Servetus found no sympathy in Europe both from Catholics and Protestants alike who believed in the Trinity and considered all Unitarians heretics. Servetus started a medical practice near Lyon and practiced for about fifteen years. He was personal physician to some important personalities. During this time he also published two new works on Ptolemy's Geography. Servetus persisted in his anti-Trinitarian beliefs and in 1553 he published a work which criticized John Calvin's doctrine of predestination. Calvin considered this work a personal attack on him. Servetus had been publishing under a pen name for several years but he was soon corresponding openly with Calvin.

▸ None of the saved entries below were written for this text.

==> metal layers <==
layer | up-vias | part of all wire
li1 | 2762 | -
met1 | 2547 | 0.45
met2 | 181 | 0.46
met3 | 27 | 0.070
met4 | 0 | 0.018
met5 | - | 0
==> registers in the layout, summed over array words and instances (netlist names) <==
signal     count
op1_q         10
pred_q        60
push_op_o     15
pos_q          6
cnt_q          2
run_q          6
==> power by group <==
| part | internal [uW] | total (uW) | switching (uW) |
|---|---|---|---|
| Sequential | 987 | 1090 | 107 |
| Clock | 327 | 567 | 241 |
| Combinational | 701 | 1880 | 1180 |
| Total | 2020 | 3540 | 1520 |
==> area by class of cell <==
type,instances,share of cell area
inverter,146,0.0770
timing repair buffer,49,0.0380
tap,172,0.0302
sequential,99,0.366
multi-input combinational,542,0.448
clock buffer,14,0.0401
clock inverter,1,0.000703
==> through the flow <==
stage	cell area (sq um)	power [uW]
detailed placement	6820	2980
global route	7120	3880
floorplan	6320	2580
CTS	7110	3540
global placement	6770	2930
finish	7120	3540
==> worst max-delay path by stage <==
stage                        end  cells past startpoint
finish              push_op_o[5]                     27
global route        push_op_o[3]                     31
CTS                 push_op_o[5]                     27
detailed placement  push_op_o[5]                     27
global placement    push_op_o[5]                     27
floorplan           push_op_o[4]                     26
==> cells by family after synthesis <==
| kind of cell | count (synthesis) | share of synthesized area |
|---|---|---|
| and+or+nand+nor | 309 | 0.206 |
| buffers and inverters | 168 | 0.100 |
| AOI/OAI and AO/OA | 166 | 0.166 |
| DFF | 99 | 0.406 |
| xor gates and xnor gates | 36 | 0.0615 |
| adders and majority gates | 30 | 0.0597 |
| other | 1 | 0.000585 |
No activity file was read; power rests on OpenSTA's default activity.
===== src/hdl/jhsh_pkg.sv =====
// package for the jpeg huffman symbol histogram unit
// action and operation codes, queue entry type, category helpers
// no dependencies
package jhsh_pkg;

  localparam int ComponentSlots = 4;
  localparam int EntriesPerComp = 512;
  localparam int QueueDepth     = 4;
  localparam int RunW           = 6;
  localparam int CountOutW      = 32;

  localparam logic       TableDc = 1'b0;
  localparam logic       TableAc = 1'b1;
  localparam logic [7:0] SymZrl  = 8'hF0;
  localparam logic [7:0] SymEob  = 8'h00;

  typedef enum logic [1:0] {
    ACT_COEF  = 2'd0,
    ACT_READ  = 2'd1,
    ACT_CLEAR = 2'd2
  } action_e;

  typedef enum logic [1:0] {
    OP_BUMP  = 2'd0,
    OP_READ  = 2'd1,
    OP_CLEAR = 2'd2
  } op_kind_e;

  typedef enum logic {
    BK_SWEEP = 1'b0,
    BK_RUN   = 1'b1
  } back_state_e;

  typedef struct packed {
    op_kind_e   kind;
    logic [1:0] comp;
    logic       table_kind;
    logic [7:0] sym;
    logic [1:0] incr;
    logic       zero;
  } op_t;

  typedef struct packed {
    logic clearing;
    logic read_fire;
  } back_status_t;

  function automatic op_t make_op(input op_kind_e kind, input logic [1:0] comp,
                                  input logic table_kind, input logic [7:0] sym,
                                  input logic [1:0] incr, input logic zero);
    op_t o;
    o.kind       = kind;
    o.comp       = comp;
    o.table_kind = table_kind;
    o.sym        = sym;
    o.incr       = incr;
    o.zero       = zero;
    return o;
  endfunction

  function automatic logic [14:0] magnitude(input logic signed [15:0] v);
    logic [15:0] neg;
    neg = -v;
    return v[15] ? neg[14:0] : v[14:0];
  endfunction

  function automatic logic [3:0] size_category(input logic [14:0] mag);
    logic [3:0] n;
    n = '0;
    for (int b = 0; b < 15; b++) begin
      if (mag[b]) n = 4'(b + 1);
    end
    return n;
  endfunction

endpackage


===== src/hdl/jhsh_op_fifo.sv =====
// short operation queue between front end and histogram back end
// depends on jhsh_pkg
module jhsh_op_fifo (
  input  logic          clk_i,
  input  logic          rst_ni,
  input  logic          push_valid_i,
  output logic          push_ready_o,
  input  jhsh_pkg::op_t push_op_i,
  output logic          pop_valid_o,
  input  logic          pop_ready_i,
  output jhsh_pkg::op_t pop_op_o
);
  import jhsh_pkg::*;

  localparam int PtrW = $clog2(QueueDepth);

  op_t             entries_q [QueueDepth];
  logic [PtrW-1:0] wr_ptr_q, rd_ptr_q;
  logic [PtrW:0]   fill_q;
  logic            push, pop;

  assign push_ready_o = (fill_q != (PtrW + 1)'(QueueDepth));
  assign pop_valid_o  = (fill_q != '0);
  assign pop_op_o     = entries_q[rd_ptr_q];
  assign push         = push_valid_i && push_ready_o;
  assign pop          = pop_valid_o && pop_ready_i;

  always_ff @(posedge clk_i or negedge rst_ni) begin
    if (!rst_ni) begin
      wr_ptr_q <= '0;
      rd_ptr_q <= '0;
      fill_q   <= '0;
    end else begin
      if (push) wr_ptr_q <= wr_ptr_q + PtrW'(1);
      if (pop) rd_ptr_q <= rd_ptr_q + PtrW'(1);
      if (push && !pop) begin
        fill_q <= fill_q + (PtrW + 1)'(1);
      end else if (pop && !push) begin
        fill_q <= fill_q - (PtrW + 1)'(1);
      end
    end
  end

  always_ff @(posedge clk_i) begin
    if (push) entries_q[wr_ptr_q] <= push_op_i;
  end

endmodule


===== config.mk =====
export PLATFORM = sky130hd
export DESIGN_NAME = jhsh_op_fifo
export DESIGN_NICKNAME = d
export VERILOG_FILES = /design/src/hdl/jhsh_pkg.sv /design/src/hdl/jhsh_op_fifo.sv
export SDC_FILE = /design/constraint.sdc
export NUM_CORES = 1
export LEC_CHECK = 0
export BUFFER_PORTS_ARGS = -buffer_cell sky130_fd_sc_hd__buf_4
export CORE_MARGIN = 2
export CORE_UTILIZATION = 51
export CTS_CLUSTER_SIZE = 16
export DETAILED_ROUTE_END_ITERATION = 10
export MAX_ROUTING_LAYER = met4
export PLACE_DENSITY = 0.75
export RECOVER_POWER = 25
export SLEW_MARGIN = 25
export SYNTH_ARGS = -nofsm -noshare
export SYNTH_HDL_FRONTEND = slang
export SYNTH_SLANG_ARGS = --single-unit

===== constraint.sdc =====
create_clock -name clk_i -period 1.9 [get_ports clk_i]
set_clock_uncertainty 0.15 [all_clocks]
set_input_delay 0.19 -clock clk_i [delete_from_list [all_inputs] [get_ports clk_i]]
set_output_delay 0.19 -clock clk_i [all_outputs]
set_load 0.02 [all_outputs]

==> flow_metrics.env, run 1 <==
export IMPL_run_status="finished, violations left"
export IMPL_violations="negative setup slack"
export IMPL_synth_top_area_share_pct=69.6
export IMPL_holdPathEnd="rd_ptr_q[1]"
export IMPL_initial_utilization_pct=53.4
export IMPL_yosysTopAreaCell="sky130_fd_sc_hd__edfxtp_1"
export IMPL_maxClockFrequency_mhz=507
export IMPL_cts_buffer_depth=2
export IMPL_avgRoutedWirePerCell_um=17.9
export IMPL_clk_transition_reported_paths_ps=70
export IMPL_timing_hold_worst_start="pop_ready_i"
export IMPL_grt_setup_unrepaired="yes"
export IMPL_min_delay_path_depth=3
export IMPL_hold_worst_slack_ps=33.1
export IMPL_cts_htree_levels=3
export IMPL_nNetsFinal=226
export IMPL_synth_area_per_cell_um2=23.2
export IMPL_synth_area_mm2=0.00276
export IMPL_totalNegativeSetupSlack_ps=-387
export IMPL_post_synth_and_or_nand_nor_area_fraction_pct=1.86
export IMPL_largest_cells_by_area_after_synthesis="sky130_fd_sc_hd__edfxtp_1 (70%), sky130_fd_sc_hd__mux4_1 (7.6%), sky130_fd_sc_hd__mux4_2 (6.5%)"
export IMPL_vdd_ir_drop_max_uv=893
export IMPL_std_cell_rows=26
export IMPL_critPathRequiredTime_ps=2020
export IMPL_timing_rr_start="fill_q[0]"
export IMPL_worst_slew_pin_slew_ps=385
export IMPL_p_total_w=0.00596
export IMPL_slew_limit_headroom_pct=74.3
export IMPL_timing_final_ws_setup_ps=-72.5
export IMPL_ys_warnings_count=0
export IMPL_multi_input_area_um2=614
export IMPL_timing_final_setup_violations=18
export IMPL_clock_buffer_count_from_cts=9
export IMPL_worstReg2RegEnd="fill_q[2]"
export IMPL_finalWeightedCongestion=0.684
export IMPL_synth_compound_area_share_pct=0.408
export IMPL_reg2regPathDepth=8
export IMPL_syn_nets=145
export IMPL_final_instance_count_excl_fill=275
export IMPL_core_area_mm2=0.00517
export IMPL_timing_final_crit_share_pct=104
export IMPL_ant_nets=0
export IMPL_cp_data_arrival_time_ps=2090
export IMPL_fillers=291
export IMPL_final_min_clock_period_ps=1970
export IMPL_main_combinational_cell_family_by_area_after_synthesis="multiplexers"
export IMPL_die_span_y_um=77.6
export IMPL_viasPerCell=5.13
export IMPL_setup_worst_path_start_class="flip-flop"
export IMPL_regToRegSetupSlack_ps=-70
export IMPL_insertion_delay_ps=340
export IMPL_antenna_violations_before_repair=0
export IMPL_power_density_cell_area_mw_per_mm2=1610
export IMPL_layout_area_seq_mm2=0.00210
export IMPL_num_antenna_cells=0
export IMPL_p_leak_nw=1.35
export IMPL_criticalPathCategory="flip-flop to flip-flop"
export IMPL_port_bufs=37
export IMPL_numPlacedInstances=239
export IMPL_number_of_top_level_pins=38
export IMPL_first_pass_grt_wire_length_mm=7.90
export IMPL_synthToLayoutAreaGrowth_pct=34.4
export IMPL_holdCritPathClass="input pin to flip-flop"
export IMPL_post_synth_num_cell_types=19
export IMPL_die_w_um=77.6
export IMPL_clock_sinks=71
export IMPL_synth_seq_area_share_pct=76.0
export IMPL_final_util_pct=71.7
export IMPL_synth_cells=119
export IMPL_share_of_final_layout_standard_cells_stronger_than_drive_strength_1_pct=42.9
export IMPL_grt_max_degree=17
export IMPL_grt_pass1_vias=1563
export IMPL_max_cap_viol_count=0
export IMPL_share_of_the_synthesized_netlist_area_taken_by_xor_and_xnor_gates_pct=1.90
export IMPL_finalMaxSlewViolations=0
export IMPL_dr_total_vias=1410
export IMPL_post_synth_fa_ha_maj_area_fraction_pct=2.99
export IMPL_floorplan_die_area_mm2=0.00602
export IMPL_hpwl_after_detailed_placement_mm=3.12
export IMPL_synth_ff_latch_count=71
export IMPL_cts_tree="yes"
export IMPL_detailedRoute_firstPassIterationCount=4
export IMPL_grtUsageTotal_pct=19.0
export IMPL_timing_critical_path_fanout_max=2
export IMPL_overflow=0
export IMPL_dr_first_iter_drc_count=48
export IMPL_nature_of_the_critical_path_endpoint="flip-flop"
export IMPL_drcViolationCount=0
export IMPL_clock_tree_root_cell="sky130_fd_sc_hd__clkbuf_8"
export IMPL_timing_hold_violations_final=0
export IMPL_finalWirelength_mm=4.93
export IMPL_muxShareOfSynthArea_pct=15.0
## layer usage
layer | GRT usage (%) | wire [um] | up-vias
met3 | 6.28 | 188 | 8
li1 | - | - | 640
met4 | 6.96 | 75 | 0
met5 | - | 0 | -
met2 | 31.7 | 2670 | 32
met1 | 21.7 | 1990 | 730
## worst max path at each step
stage	from	endpoint	slack, ps
CTS	fill_q[0]	fill_q[2]	-90
global route	fill_q[0]	fill_q[2]	-140
detailed placement	fill_q[2]	fill_q[2]	-110
floorplan	fill_q[2]	fill_q[2]	-140
finish	fill_q[0]	fill_q[2]	-70
global placement	fill_q[2]	fill_q[2]	-30
## synth_stat cells, drive strengths merged
library cell and number:
mux4 16, and2 4, ha 5, xnor2 4, xor2 2, buf 4, a21boi 1, fa 1
nand3 1, or3 1, nor2 2, dfrtp 7, edfxtp 64, nand2 2, inv 3, mux2 2
## critical path, cell delays in order (launching register included)
cell and delay, ps:
sky130_fd_sc_hd__dfrtp_1 380, sky130_fd_sc_hd__or3_4 410, sky130_fd_sc_hd__nand2_4 80, sky130_fd_sc_hd__ha_4 120, sky130_fd_sc_hd__inv_2 30, sky130_fd_sc_hd__fa_2 330
sky130_fd_sc_hd__xor2_1 140, sky130_fd_sc_hd__nor2_1 120, sky130_fd_sc_hd__xor2_1 140
## what timing repair did
item                                    4_1_cts  5_1_grt
resized for setup                            25        8
endpoints found under the hold margin        71        0
buffers inserted                              3        1
gates cloned                                  1        0
pin swaps                                     3        0
endpoints found under the setup margin       18       18
hold buffers                                 17        0
## where the power goes
part | total (W) | internal, W | switching, W
Clock | 0.00127 | 0.000735 | 0.000539
Combinational | 0.00245 | 0.00134 | 0.00111
Sequential | 0.00224 | 0.00209 | 0.000155
Total | 0.00596 | 0.00416 | 0.00180
## area by class of cell
cell class              instances  share of cell area [%]
well taps                      70                    2.36
flip-flops and latches         71                    56.6
clock inverters                 6                    2.29
inverters                       3                   0.304
repair buffers                 74                    18.5
multi-input cells              41                    16.6
clock buffers                  10                    3.44
## placed cells by master, fill, tap and decap left out, drive strengths merged
cell,netlist,layout
nand2,2,2
dfrtp,7,7
or3,1,1
ha,5,5
and2,4,4
xnor2,4,4
xor2,2,2
fa,1,1
edfxtp,64,64
clkbuf,0,19
buf,4,48
mux4,16,16
bufinv,0,2
mux2,2,2
nor2,2,2
inv,3,3
nand3,1,1
clkinvlp,0,1
a21boi,1,1
clkinv,0,3
dlygate4sd3,0,17
## flip-flops by register name, indices dropped and copies added (netlist names)
| register | cells |
|---|---|
| fill_q | 3 |
| rd_ptr_q | 2 |
| entries_q | 64 |
| wr_ptr_q | 2 |
## kinds of logic (layout without fill, tap and decap cells)
logic type / Yosys count / after routing
buf+inv: 7 / 93
flops: 71 / 71
fa+ha+maj: 6 / 6
mux: 18 / 18
compound gates: 1 / 1
simple gates: 10 / 10
xor+xnor: 6 / 6
## metrics by stage
stage                     instance area (um2)  setup slack (ps)
after floorplan                          2790              -139
after global placement                   3290             -32.8
after detailed placement                 3290              -109
after CTS                                3750             -88.0
after global routing                     3710              -142
final                                    3710             -72.5
(Power assumes the default switching activity.)
==> inputs of run 2 (changes only) <==
--- a/config.mk
+++ b/config.mk
@@ -12,7 +12,8 @@
 export DETAILED_ROUTE_END_ITERATION = 10
 export MAX_ROUTING_LAYER = met4
 export PLACE_DENSITY = 0.75
-export RECOVER_POWER = 25
+export RECOVER_POWER = 50
+export REMOVE_ABC_BUFFERS = 1
 export SLEW_MARGIN = 25
 export SYNTH_ARGS = -nofsm -noshare
 export SYNTH_HDL_FRONTEND = slang
==> run 2 against run 1 <==
  * The run still ends with negative setup slack left
  * Maximum frequency fell by 1.1%
  * Sequential power barely moved
  * Global-route usage fell by 0.39 points
  * Final area fell by 0.14%
  * Setup slack got worse by 22 ps
  * Total power rose by 1.8%
  * Sequential share of layout area rose by 0.076 points
  * Critical path depth did not move
  * Critical path type unchanged
  * Critical endpoint unchanged
  * Largest cell class unchanged
  * Highest routed layer unchanged
==> flow_metrics.env, run 2 (synthesis gave the netlist of run 1 again) <==
export IMPL_most_common_layout_cells="sky130_fd_sc_hd__edfxtp_1 (64), sky130_fd_sc_hd__buf_4 (24), sky130_fd_sc_hd__dlygate4sd3_1 (17), sky130_fd_sc_hd__clkbuf_1 (17)"
export IMPL_nature_of_the_critical_path_endpoint="flip-flop"
export IMPL_holdPathEnd="rd_ptr_q[1]"
export IMPL_reg2regPathDepth=8
export IMPL_timing_rr_start="fill_q[2]"
export IMPL_core_area_mm2=0.00517
export IMPL_first_pass_grt_wire_length_mm=7.68
export IMPL_clock_buffer_count_from_cts=9
export IMPL_vdd_ir_drop_max_uv=762
export IMPL_p_leak_nw=1.33
export IMPL_avgRoutedWirePerCell_um=18.4
export IMPL_port_bufs=37
export IMPL_num_antenna_cells=0
export IMPL_timing_hold_worst_start="pop_ready_i"
export IMPL_grtUsageTotal_pct=18.6
export IMPL_largest_registers_in_the_final_layout="entries_q (64), fill_q (3)"
export IMPL_clk_transition_reported_paths_ps=70
export IMPL_finalInstanceArea_mm2=0.00370
export IMPL_initial_utilization_pct=53.4
export IMPL_ant_nets=0
export IMPL_worst_slew_pin_slew_ps=395
export IMPL_holdCritPathClass="input pin to flip-flop"
export IMPL_drcViolationCount=0
export IMPL_run_status="finished, violations left"
export IMPL_finalWirelength_mm=5.10
export IMPL_cts_htree_levels=3
export IMPL_clock_tree_root_cell="sky130_fd_sc_hd__clkbuf_8"
export IMPL_floorplan_die_area_mm2=0.00602
export IMPL_violations="negative setup slack"
export IMPL_share_of_final_layout_standard_cells_stronger_than_drive_strength_1_pct=41.3
export IMPL_finalMaxSlewViolations=0
export IMPL_regToRegSetupSlack_ps=-90
export IMPL_grt_pass1_vias=1573
export IMPL_cts_tree="yes"
export IMPL_p_total_w=0.00607
export IMPL_maxClockFrequency_mhz=501
export IMPL_final_instance_count_excl_fill=278
export IMPL_timing_final_ws_setup_ps=-94.6
export IMPL_setup_worst_path_start_class="flip-flop"
export IMPL_max_cap_viol_count=0
export IMPL_cp_data_arrival_time_ps=2080
export IMPL_overflow=0
export IMPL_timing_hold_violations_final=0
export IMPL_power_density_cell_area_mw_per_mm2=1640
export IMPL_placement_cell_area_mm2=0.00322
export IMPL_final_min_clock_period_ps=1990
export IMPL_timing_final_setup_violations=18
export IMPL_finalWeightedCongestion=0.662
export IMPL_hpwl_after_detailed_placement_mm=3.06
export IMPL_synthToLayoutAreaGrowth_pct=34.2
export IMPL_largest_register_ffs=64
export IMPL_die_span_y_um=77.6
export IMPL_fillers=324
export IMPL_criticalPathCategory="flip-flop to flip-flop"
export IMPL_grt_setup_unrepaired="yes"
export IMPL_viasPerCell=5.13
export IMPL_worstReg2RegEnd="fill_q[2]"
export IMPL_std_cell_rows=26
export IMPL_slew_limit_headroom_pct=73.7
export IMPL_antenna_violations_before_repair=0
export IMPL_dr_first_iter_drc_count=74
export IMPL_cts_buffer_depth=2
export IMPL_timing_critical_path_fanout_max=2
export IMPL_grt_max_degree=18
export IMPL_numPlacedInstances=240
export IMPL_nNetsFinal=229
export IMPL_max_flop_register="entries_q"
export IMPL_clock_sinks=71
export IMPL_min_delay_path_depth=3
export IMPL_timing_final_crit_share_pct=105
export IMPL_detailedRoute_firstPassIterationCount=4
export IMPL_insertion_delay_ps=340
export IMPL_critPathRequiredTime_ps=1990
export IMPL_dr_total_vias=1425
export IMPL_die_w_um=77.6
export IMPL_mostFrequentLayoutCell="sky130_fd_sc_hd__edfxtp_1"
export IMPL_totalNegativeSetupSlack_ps=-1060
export IMPL_number_of_top_level_pins=38
export IMPL_final_util_pct=71.6
==> run 2: changes by cell type in the layout (fill, tap and decap cells not counted), moves of 2 or more <==
cell | previous run | this run
sky130_fd_sc_hd__clkbuf_1 | 10 | 17
sky130_fd_sc_hd__clkinvlp_4 | 1 | 3
sky130_fd_sc_hd__buf_4 | 26 | 24
sky130_fd_sc_hd__buf_12 | 4 | 2
==> run 2: worst max path at each step <==
stage | startpoint | to | slack (ps) | cells past startpoint
after CTS | rd_ptr_q[0] | pop_op_o[12] | -120 | 3
after global routing | fill_q[2] | fill_q[2] | -210 | 8
after detailed placement | fill_q[1] | fill_q[2] | -240 | 8
final | fill_q[2] | fill_q[2] | -90 | 8
after global placement | fill_q[1] | fill_q[2] | -110 | 8
after floorplan | fill_q[1] | fill_q[2] | -340 | 8
==> run 2: critical path: stages, from the launching register on <==
cell and delay (ps):
sky130_fd_sc_hd__dfrtp_1 390, sky130_fd_sc_hd__or3_4 410, sky130_fd_sc_hd__nand2_4 80, sky130_fd_sc_hd__ha_4 130, sky130_fd_sc_hd__inv_2 40, sky130_fd_sc_hd__fa_2 320
sky130_fd_sc_hd__xor2_1 150, sky130_fd_sc_hd__nor2_1 70, sky130_fd_sc_hd__xor2_1 150
==> run 2: layout make-up <==
class / count / area (um2) / area share (%)
Sequential cell: 71 / 2100 / 56.6
Multi-Input combinational cell: 41 / 628 / 17.0
Clock buffer: 9 / 124 / 3.34
Timing Repair Buffer: 77 / 659 / 17.8
Inverter: 3 / 11.3 / 0.304
Tap cell: 70 / 87.6 / 2.36
Clock inverter: 7 / 96.3 / 2.60
==> run 2: layer usage <==
metal	vias up	wire length, um	global-route usage (%)
met5	-	0	-
met4	0	114	8.57
met3	11	218	5.70
met2	45	2830	31.7
met1	724	1940	20.2
li1	645	-	-
==> run 2: timing repair <==
item | in CTS | in global routing
resized for setup | 22 | 21
gates cloned | 0 | 1
endpoints found under the hold margin | 71 | 0
endpoints found under the setup margin | 18 | 31
pin swaps | 4 | 2
hold buffers | 17 | 0
buffers inserted | 2 | 2
==> run 2: where the power goes <==
part,switching (W),total (W),internal [W]
clock,0.000575,0.00131,0.000740
combinational,0.00118,0.00253,0.00135
sequential,0.000134,0.00222,0.00209
==> run 2: per-stage QoR <==
step           hold slack, ps  worst slack [ps]
2_1_floorplan            -256              -337
3_3_place_gp             -146              -112
3_5_place_dp             -143              -235
4_1_cts                  6.57              -117
5_1_grt                  30.2              -208
6_report                 14.4             -94.6
==> inputs of run 3 (changes only) <==
--- a/config.mk
+++ b/config.mk
@@ -7,11 +7,10 @@
 export LEC_CHECK = 0
 export BUFFER_PORTS_ARGS = -buffer_cell sky130_fd_sc_hd__buf_4
 export CORE_MARGIN = 2
-export CORE_UTILIZATION = 51
+export CORE_UTILIZATION = 39
 export CTS_CLUSTER_SIZE = 16
 export DETAILED_ROUTE_END_ITERATION = 10
 export MAX_ROUTING_LAYER = met4
-export PLACE_DENSITY = 0.75
 export RECOVER_POWER = 50
 export REMOVE_ABC_BUFFERS = 1
 export SLEW_MARGIN = 25
==> constraint.sdc (replaced) <==
create_clock -name clk_i -period 2.2 [get_ports clk_i]
set_clock_uncertainty 0.15 [all_clocks]
set_input_delay 0.22 -clock clk_i [delete_from_list [all_inputs] [get_ports clk_i]]
set_output_delay 0.22 -clock clk_i [all_outputs]
set_load 0.02 [all_outputs]
==> run 3 against run 2 <==
  * The run now ends clean
  * Total power shrank 24%
  * Critical path type unchanged
  * Highest routed layer unchanged
  * Combinational power down 33%
  * Sequential cell count is the same
  * Clock power fell by 21%
  * Critical path depth unchanged
  * Via count decreased by 5.5%
  * Sequential share of layout area grew 3.3 points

Calvin, at first, made a show of tolerating the "heretic," but he soon ran out of patience and stopped communicating with him. Servetus unwisely persisted in sending letters to Calvin and soon Calvin had grown impatient with what he considered Servetus' impertinent tone
A friend of Calvin's, in 1553, denounced Servetus as heretic in Vienna, and Servetus was held for questioning by the French inquisitor. He was released for lack of evidence. However, the letters that Servetus had sent to Calvin were soon produced as evidence and Servetus was again arrested by the Roman Catholic authorities and imprisoned. He managed to escaped from prison but was convicted of heresy and sentenced to be burned to death. The Catholic authorities burned his books and effigy in his absence.
Why Servetus returned to Geneva after he had escaped death in the hands of the Catholics remains a mystery to this day. But on August 13, 1553, he was present at a sermon by Calvin in Geneva. He was arrested and again sent to prison. Servetus might have thought that Calvin, a protestant, would be unwilling to have him condemned to death, but it turned out that he had been mistaken in his assessment of Calvin's pious personality. He was condemned for spreading heretical doctrines. Servetus had only very few supporters: the party of Libertines who were opposed to his execution but enjoyed very little support.
Servetus was sentenced to death on 27 October 1553. He was burned at the stake after the Geneva Council rejected Calvin's request that he be decapitated rather than burned at the stake.
Calvin's position on Servetus was made plain throughout the affair. He wanted nothing short of the death of the man who had dared raise his opinions against his. Calvin revealed a personality trait typical of men imbued with a deep sense of service to God in matters of high principles which are thought to absolve the "man of God" of all humane considerations. In Calvin's words: "...we spare not kin, nor blood of any, and disdain all humanity when the matter is to fight for God's glory."